What you are asked to do: In the listing below, the lines starting with the line with "core | 49.5% |" and going on through the line with "0.00338 uW |" are to be reproduced exactly, and only those.

The records:
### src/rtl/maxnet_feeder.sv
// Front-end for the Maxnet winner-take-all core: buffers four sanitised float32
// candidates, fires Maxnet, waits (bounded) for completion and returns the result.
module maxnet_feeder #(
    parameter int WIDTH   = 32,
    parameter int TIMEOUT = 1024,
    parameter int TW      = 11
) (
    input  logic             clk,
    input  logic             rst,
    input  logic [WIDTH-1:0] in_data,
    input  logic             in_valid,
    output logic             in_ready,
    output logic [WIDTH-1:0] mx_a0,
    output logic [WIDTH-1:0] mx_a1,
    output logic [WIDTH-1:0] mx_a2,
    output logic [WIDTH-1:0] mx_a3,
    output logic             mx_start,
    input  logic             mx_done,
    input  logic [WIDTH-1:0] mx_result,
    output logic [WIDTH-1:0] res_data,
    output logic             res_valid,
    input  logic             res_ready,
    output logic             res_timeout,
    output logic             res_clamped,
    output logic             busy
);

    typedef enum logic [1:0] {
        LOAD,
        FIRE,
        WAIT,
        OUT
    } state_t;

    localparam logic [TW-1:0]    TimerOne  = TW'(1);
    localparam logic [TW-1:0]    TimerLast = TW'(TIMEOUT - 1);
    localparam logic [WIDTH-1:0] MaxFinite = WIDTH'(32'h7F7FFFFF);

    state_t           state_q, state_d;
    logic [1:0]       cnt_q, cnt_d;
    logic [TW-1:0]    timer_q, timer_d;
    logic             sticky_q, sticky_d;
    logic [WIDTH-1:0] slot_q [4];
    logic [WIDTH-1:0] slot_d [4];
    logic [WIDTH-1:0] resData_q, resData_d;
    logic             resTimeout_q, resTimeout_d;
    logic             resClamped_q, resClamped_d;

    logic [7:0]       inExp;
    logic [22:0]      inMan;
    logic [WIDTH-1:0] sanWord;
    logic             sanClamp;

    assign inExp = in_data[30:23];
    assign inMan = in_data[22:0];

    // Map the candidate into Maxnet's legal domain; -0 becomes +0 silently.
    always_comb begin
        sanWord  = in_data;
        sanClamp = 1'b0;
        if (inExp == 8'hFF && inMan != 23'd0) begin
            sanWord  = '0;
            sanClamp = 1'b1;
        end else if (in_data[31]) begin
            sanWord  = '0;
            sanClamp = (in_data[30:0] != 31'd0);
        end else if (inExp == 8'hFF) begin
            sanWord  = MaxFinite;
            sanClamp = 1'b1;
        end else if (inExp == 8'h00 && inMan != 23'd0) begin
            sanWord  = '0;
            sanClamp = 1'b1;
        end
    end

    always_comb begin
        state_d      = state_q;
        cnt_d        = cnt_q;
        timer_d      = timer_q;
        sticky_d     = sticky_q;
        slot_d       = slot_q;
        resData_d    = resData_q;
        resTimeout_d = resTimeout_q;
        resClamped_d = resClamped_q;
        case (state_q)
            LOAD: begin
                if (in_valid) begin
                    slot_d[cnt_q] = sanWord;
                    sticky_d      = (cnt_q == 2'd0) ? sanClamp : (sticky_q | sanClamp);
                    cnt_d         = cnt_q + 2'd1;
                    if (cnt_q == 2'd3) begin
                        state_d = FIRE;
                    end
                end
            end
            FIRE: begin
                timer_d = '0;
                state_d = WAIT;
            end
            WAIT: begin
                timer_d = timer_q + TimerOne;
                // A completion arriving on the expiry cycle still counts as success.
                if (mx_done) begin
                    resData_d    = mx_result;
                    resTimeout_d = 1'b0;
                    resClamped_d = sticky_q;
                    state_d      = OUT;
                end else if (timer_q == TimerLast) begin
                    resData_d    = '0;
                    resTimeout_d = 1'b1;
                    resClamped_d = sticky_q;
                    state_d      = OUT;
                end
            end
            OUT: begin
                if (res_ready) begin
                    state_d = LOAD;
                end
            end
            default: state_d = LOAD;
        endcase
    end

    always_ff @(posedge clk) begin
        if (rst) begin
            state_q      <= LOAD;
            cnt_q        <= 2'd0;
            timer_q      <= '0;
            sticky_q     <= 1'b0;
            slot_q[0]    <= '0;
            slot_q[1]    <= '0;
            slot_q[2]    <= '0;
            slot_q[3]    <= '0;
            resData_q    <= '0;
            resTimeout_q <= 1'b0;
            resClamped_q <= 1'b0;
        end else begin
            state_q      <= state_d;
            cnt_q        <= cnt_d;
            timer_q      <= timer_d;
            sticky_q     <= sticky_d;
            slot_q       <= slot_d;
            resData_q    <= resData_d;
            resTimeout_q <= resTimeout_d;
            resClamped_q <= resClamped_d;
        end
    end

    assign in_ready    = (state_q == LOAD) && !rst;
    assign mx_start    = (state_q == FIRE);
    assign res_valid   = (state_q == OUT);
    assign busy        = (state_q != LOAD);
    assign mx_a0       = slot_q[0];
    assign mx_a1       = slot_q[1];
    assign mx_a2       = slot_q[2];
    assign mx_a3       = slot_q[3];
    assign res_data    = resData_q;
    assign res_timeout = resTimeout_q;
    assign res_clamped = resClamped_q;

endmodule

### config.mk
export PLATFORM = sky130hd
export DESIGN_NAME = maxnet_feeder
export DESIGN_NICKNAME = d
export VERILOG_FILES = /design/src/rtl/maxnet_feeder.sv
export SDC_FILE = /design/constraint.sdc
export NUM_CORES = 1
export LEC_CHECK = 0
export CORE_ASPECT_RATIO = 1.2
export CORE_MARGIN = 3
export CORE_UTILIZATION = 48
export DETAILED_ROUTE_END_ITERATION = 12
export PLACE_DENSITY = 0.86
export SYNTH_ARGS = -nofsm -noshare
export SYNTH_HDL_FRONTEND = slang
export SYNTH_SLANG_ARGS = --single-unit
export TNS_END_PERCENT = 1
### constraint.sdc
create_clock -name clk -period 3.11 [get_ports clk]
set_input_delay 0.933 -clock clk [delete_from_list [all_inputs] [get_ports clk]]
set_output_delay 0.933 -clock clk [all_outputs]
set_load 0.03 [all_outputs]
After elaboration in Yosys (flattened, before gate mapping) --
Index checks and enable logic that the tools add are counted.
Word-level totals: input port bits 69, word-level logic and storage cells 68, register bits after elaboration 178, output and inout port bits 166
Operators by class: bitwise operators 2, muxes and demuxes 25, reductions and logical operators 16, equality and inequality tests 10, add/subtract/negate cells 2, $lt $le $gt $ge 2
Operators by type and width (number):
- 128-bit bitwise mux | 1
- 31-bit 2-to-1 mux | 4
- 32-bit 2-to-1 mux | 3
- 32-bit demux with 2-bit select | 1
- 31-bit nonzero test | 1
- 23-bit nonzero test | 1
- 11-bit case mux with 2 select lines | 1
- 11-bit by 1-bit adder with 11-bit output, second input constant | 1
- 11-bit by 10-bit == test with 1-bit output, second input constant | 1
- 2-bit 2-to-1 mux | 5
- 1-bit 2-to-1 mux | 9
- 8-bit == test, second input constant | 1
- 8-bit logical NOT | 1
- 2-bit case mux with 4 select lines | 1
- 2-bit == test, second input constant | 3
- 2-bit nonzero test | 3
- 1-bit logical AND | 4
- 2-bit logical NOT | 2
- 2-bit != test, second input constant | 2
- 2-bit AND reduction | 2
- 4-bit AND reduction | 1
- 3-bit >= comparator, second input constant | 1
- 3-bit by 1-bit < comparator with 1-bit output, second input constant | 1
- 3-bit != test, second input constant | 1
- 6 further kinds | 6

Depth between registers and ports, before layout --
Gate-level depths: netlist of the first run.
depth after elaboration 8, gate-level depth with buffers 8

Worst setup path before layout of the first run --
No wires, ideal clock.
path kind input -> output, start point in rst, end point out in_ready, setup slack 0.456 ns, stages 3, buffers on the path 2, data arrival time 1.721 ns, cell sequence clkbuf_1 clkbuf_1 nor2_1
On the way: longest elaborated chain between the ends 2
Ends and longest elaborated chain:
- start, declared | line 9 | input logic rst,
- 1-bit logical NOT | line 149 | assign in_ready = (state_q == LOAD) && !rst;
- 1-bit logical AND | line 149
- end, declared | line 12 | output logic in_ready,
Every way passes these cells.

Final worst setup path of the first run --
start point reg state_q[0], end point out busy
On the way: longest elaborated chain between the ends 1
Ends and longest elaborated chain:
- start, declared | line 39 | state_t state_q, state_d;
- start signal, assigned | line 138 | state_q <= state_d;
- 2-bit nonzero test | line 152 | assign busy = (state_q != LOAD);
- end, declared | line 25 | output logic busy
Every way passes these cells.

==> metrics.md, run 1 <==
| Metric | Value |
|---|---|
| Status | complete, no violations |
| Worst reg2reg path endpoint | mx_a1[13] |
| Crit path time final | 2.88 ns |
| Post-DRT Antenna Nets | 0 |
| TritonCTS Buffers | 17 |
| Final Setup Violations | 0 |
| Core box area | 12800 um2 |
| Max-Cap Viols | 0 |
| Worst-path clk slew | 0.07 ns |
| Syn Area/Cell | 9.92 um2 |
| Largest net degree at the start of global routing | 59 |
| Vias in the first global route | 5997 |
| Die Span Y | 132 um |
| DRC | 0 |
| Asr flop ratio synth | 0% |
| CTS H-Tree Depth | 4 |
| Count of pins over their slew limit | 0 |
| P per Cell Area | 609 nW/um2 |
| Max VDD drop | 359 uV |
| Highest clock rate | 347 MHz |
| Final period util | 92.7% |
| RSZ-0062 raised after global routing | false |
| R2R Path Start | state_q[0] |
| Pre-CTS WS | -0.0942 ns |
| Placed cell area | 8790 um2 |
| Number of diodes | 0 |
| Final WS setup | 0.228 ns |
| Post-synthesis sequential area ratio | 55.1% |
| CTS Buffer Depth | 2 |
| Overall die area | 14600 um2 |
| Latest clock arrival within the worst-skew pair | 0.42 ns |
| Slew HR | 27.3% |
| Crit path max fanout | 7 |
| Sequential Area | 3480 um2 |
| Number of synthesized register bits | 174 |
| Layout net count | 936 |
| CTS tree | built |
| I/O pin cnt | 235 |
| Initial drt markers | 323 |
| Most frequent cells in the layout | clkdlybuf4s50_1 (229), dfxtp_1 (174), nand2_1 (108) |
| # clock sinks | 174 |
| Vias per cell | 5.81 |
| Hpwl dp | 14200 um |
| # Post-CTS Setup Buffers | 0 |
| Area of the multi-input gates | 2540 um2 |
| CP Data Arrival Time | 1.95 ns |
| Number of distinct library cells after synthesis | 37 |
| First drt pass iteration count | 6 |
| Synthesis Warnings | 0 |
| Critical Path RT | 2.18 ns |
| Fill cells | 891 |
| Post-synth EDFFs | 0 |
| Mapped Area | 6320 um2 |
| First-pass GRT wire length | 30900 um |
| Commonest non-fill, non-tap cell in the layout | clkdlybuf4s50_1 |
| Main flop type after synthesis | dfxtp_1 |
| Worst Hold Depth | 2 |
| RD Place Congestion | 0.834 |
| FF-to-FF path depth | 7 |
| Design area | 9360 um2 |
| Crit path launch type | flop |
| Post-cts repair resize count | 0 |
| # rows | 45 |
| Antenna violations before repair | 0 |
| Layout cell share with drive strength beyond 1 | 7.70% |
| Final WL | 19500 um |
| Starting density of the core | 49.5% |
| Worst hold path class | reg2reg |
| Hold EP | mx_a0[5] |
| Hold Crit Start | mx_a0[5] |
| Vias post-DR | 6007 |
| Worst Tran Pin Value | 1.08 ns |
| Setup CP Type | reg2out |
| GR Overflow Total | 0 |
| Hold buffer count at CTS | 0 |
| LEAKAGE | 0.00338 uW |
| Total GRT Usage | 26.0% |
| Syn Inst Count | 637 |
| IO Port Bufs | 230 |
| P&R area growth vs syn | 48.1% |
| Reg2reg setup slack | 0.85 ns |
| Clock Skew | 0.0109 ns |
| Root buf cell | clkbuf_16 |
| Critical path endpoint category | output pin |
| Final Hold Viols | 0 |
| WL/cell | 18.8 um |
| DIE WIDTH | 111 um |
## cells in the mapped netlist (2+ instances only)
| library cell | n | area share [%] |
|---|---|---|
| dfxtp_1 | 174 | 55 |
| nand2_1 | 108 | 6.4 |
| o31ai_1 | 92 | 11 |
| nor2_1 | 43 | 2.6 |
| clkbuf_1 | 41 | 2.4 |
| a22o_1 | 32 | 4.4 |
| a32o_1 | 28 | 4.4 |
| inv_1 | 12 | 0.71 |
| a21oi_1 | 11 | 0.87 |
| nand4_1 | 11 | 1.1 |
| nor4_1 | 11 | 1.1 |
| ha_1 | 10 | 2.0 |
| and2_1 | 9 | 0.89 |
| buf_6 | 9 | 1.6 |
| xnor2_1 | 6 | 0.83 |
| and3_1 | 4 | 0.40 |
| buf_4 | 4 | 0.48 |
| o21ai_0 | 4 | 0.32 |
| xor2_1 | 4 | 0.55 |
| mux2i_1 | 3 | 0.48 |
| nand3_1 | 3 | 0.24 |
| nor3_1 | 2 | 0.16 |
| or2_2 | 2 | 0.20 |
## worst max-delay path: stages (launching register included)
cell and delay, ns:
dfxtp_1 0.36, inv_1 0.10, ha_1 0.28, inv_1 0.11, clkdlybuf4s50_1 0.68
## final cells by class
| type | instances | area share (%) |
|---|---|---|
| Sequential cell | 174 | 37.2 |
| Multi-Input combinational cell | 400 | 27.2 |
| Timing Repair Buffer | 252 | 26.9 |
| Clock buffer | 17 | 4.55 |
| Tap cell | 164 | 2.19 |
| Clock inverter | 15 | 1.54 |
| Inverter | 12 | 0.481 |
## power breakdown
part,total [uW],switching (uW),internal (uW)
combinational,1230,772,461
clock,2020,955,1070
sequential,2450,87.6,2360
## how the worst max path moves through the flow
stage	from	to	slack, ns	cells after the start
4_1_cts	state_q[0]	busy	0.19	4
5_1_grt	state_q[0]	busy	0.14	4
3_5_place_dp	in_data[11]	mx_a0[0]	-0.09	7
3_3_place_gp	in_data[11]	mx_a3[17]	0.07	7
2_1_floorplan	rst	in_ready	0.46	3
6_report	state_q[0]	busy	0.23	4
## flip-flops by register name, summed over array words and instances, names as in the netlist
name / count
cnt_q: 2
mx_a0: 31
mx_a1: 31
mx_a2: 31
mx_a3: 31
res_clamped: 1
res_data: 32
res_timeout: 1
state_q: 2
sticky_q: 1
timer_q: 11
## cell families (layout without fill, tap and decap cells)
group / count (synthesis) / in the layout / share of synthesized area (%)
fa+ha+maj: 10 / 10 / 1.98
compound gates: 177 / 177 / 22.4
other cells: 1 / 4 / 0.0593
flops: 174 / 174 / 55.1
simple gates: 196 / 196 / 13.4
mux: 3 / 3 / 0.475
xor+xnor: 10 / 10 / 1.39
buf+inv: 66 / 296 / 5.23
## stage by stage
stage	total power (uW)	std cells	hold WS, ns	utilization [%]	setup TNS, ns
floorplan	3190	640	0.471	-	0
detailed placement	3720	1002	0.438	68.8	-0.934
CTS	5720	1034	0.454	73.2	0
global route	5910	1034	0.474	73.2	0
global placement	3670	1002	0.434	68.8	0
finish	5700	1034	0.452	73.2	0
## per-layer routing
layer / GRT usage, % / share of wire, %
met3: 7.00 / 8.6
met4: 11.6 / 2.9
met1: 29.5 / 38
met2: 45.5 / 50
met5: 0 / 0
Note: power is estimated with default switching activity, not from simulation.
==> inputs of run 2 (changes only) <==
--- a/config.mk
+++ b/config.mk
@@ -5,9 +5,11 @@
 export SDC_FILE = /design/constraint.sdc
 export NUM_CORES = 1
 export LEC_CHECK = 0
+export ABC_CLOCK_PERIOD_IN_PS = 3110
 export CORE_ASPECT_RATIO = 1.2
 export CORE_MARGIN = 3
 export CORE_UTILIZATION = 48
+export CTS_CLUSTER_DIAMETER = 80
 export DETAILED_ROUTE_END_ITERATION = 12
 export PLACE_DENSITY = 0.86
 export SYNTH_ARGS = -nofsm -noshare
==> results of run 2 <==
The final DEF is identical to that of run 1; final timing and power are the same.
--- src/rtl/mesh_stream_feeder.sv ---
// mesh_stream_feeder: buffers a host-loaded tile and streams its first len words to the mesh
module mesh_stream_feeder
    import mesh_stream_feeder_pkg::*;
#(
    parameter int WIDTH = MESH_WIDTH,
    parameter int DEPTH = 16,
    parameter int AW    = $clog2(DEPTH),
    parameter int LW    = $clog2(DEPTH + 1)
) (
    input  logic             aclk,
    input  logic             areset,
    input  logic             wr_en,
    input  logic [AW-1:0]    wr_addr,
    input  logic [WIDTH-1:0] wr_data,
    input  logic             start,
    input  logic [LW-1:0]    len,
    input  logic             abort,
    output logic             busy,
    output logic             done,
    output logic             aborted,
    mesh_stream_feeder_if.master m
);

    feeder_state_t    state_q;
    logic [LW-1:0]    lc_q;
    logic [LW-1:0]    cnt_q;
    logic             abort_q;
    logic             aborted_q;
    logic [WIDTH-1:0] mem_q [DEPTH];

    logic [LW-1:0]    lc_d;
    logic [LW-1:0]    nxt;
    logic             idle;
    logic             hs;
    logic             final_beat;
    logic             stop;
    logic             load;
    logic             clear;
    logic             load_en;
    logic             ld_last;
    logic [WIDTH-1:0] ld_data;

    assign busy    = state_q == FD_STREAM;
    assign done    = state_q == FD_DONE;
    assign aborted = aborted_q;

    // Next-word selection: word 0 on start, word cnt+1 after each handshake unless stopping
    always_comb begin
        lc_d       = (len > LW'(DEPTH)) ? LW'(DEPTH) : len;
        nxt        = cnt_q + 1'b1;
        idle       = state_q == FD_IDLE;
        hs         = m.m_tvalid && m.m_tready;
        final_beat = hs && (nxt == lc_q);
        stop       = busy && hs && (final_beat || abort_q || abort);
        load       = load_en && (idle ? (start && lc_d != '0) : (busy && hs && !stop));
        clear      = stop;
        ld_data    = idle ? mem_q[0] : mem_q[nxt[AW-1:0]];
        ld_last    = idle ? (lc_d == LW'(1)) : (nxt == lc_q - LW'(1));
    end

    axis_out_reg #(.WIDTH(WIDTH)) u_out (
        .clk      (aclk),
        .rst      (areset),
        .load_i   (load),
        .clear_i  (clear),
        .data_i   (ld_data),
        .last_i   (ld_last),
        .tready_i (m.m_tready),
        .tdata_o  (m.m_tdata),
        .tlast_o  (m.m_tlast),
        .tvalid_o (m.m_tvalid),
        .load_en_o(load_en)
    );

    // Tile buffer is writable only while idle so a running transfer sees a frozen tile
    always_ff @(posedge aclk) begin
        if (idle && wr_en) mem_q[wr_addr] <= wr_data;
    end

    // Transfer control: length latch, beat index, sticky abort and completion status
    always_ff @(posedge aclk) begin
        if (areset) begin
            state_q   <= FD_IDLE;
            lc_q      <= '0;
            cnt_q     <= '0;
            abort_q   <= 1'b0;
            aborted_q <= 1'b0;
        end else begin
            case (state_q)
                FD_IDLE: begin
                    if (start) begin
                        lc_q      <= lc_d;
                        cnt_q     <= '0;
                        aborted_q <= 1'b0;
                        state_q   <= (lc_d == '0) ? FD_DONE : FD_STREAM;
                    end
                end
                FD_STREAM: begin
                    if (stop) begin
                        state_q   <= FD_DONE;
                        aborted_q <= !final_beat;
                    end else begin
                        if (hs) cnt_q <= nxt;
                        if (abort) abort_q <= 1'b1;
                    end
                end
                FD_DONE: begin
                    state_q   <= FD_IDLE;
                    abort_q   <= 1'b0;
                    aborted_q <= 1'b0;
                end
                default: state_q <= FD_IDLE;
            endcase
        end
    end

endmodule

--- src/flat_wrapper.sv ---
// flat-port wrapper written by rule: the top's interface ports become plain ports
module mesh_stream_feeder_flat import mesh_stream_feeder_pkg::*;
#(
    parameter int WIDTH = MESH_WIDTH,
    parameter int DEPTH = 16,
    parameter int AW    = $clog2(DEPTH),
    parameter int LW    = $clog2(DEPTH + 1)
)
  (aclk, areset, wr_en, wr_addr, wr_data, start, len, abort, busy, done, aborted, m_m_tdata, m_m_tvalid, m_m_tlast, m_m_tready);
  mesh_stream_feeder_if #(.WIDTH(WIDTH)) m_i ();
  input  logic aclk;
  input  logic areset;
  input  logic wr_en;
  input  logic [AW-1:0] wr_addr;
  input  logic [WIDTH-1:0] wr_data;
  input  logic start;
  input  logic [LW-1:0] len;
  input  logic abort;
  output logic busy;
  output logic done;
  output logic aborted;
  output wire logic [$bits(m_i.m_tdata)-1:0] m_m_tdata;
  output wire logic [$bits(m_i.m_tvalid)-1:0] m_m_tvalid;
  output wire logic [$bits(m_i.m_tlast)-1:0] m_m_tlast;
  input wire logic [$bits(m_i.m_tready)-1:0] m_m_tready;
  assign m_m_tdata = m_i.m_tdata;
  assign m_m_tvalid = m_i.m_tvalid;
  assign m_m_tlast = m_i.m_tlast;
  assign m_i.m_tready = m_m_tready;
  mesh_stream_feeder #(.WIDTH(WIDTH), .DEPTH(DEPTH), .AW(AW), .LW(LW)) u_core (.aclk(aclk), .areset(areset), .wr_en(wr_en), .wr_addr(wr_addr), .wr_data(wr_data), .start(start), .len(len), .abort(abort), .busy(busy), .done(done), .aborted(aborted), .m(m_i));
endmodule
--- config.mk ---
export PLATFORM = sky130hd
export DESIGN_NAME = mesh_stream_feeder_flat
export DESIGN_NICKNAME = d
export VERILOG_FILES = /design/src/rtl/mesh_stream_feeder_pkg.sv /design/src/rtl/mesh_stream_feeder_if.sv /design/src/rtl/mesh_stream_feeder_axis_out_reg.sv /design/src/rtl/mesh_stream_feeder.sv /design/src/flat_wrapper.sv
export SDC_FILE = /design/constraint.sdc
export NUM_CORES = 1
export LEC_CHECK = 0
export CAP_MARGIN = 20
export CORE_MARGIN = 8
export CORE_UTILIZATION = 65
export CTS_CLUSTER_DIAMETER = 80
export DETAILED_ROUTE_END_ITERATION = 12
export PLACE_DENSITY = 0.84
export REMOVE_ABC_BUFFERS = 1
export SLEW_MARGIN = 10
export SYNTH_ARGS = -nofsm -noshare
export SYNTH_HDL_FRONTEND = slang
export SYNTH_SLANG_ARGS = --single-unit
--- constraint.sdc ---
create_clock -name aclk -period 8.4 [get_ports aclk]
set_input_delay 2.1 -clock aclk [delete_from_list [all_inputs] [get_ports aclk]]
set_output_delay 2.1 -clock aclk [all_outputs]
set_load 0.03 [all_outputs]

Exercise result:
| Starting density of the core | 49.5% |
| Worst hold path class | reg2reg |
| Hold EP | mx_a0[5] |
| Hold Crit Start | mx_a0[5] |
| Vias post-DR | 6007 |
| Worst Tran Pin Value | 1.08 ns |
| Setup CP Type | reg2out |
| GR Overflow Total | 0 |
| Hold buffer count at CTS | 0 |
| LEAKAGE | 0.00338 uW |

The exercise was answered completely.